You got it absolutely backwards: all they can do is project an image. AI models don't draw, they dream up. There is no canvas, no brush, no paint, no rough draft, no refined draft, none of the actual labor an artist performs between imagining what they want to draw and showing the final picture to others. Yes, artists do do something very similar to what an AI model does… as a step zero, out of many, all of which AI model skips.
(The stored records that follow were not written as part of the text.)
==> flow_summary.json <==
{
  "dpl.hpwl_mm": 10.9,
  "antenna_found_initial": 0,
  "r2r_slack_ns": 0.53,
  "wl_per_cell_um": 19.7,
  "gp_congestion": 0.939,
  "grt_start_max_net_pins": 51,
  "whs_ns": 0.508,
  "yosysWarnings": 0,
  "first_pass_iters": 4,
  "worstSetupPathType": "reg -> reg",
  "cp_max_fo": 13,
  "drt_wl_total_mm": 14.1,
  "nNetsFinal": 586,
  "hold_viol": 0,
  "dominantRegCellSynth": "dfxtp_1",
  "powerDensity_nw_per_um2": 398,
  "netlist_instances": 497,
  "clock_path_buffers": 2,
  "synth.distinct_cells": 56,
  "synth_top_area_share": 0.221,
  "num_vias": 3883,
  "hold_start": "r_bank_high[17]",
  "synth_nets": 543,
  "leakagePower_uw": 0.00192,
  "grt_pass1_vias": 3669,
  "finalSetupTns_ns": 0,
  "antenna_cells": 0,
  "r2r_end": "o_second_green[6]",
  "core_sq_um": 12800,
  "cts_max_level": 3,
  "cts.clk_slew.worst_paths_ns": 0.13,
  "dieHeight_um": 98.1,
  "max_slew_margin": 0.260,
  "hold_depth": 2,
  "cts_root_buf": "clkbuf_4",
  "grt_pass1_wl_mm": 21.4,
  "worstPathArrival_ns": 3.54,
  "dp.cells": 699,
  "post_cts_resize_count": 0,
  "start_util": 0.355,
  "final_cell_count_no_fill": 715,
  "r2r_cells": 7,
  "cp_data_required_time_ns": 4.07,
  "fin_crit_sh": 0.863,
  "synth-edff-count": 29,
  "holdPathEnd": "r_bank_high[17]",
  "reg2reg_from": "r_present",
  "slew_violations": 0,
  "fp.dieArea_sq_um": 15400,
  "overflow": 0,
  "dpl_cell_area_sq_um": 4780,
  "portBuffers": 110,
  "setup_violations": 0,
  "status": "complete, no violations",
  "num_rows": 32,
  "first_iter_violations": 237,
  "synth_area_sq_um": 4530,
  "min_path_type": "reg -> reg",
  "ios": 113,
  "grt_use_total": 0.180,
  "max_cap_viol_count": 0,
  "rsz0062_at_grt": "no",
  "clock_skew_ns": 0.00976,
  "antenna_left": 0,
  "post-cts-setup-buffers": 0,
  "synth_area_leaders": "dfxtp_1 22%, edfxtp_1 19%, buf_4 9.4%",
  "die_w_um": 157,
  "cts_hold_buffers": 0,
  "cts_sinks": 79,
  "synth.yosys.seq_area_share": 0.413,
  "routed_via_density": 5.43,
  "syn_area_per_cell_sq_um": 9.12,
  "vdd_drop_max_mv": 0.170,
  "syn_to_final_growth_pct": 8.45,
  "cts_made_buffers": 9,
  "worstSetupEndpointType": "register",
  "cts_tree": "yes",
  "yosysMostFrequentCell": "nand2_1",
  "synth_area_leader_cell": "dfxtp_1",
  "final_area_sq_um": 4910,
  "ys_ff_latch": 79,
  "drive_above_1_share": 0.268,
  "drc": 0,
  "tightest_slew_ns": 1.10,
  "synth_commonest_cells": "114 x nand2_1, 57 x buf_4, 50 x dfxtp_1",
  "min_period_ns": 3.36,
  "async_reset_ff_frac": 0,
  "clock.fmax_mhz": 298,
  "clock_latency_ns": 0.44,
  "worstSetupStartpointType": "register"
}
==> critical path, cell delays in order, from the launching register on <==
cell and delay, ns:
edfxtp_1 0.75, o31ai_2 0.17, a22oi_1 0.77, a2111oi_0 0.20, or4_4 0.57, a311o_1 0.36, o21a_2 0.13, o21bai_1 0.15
File: src/hw/rtl/slb_pkg.sv
`timescale 1ns / 1ps
// Shared types and constants for the S-box lookup and linear bias block.
// No dependencies; imported by slb_cell and sbox_lookup_and_linear_bias.

package slb_pkg;

    // Field widths of the stream payload
    localparam int FIELD_W      = 4;
    localparam int S_TDATA_W    = 16;
    localparam int S_TUSER_W    = 2;
    localparam int M_TDATA_W    = 16;

    // Default table geometry
    localparam int DEF_IN_BITS  = 4;
    localparam int DEF_OUT_BITS = 4;

    // Request kinds, carried on the slave tuser
    typedef enum logic [1:0] {
        OP_LOAD = 2'd0,
        OP_FWD  = 2'd1,
        OP_INV  = 2'd2,
        OP_BIAS = 2'd3
    } t_op;

    // Token control moving down the cell chain
    typedef struct packed {
        logic valid;
        t_op  op;
    } t_ctl;

endpackage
And unlike human artists, artificial neural networks don't have non-art data cluttering their weights, which means that the process is much closer to a lossier version of "cut-and-paste" than you might be comfortable admitting, although I'd say "tracing on top of a blurry jpeg" is a more apt way to put it.
 
Your "interpretation" is just another algorithm. One born from chemical processes, rather than digital, but still a set of rules used to problem solving. And yes, image composition is a problem that needs to be solved.
Source or GTFO, because I'm not gonna take the argument that your brain is just some 'chemical algorithm' on faith alone. This reeks of pulp-scifi 'humans are just algorithms' nonsense.

It sounds more like an excuse to value the work of machines over people.

I repeat what I asked earlier, do we ban memes too?
Can you explain how 'ban memes' is the same as 'tag AI art?'
I'm not even arguing for a ban on this site, so I don't know where you're drawing 'ban' from, much less where memes come into play. Is there an epidemic of people claiming their reposted memes as their own?

Edit: Or is in any way relevant to the argument about tracing? This really isn't making any sense here. It makes even less sense in the context of what you quoted me on.

Looking at artwork. At all. In order to not be a "thief" by the standards being used an artist would have to be raised in a dark box without human contact from childhood.
... what?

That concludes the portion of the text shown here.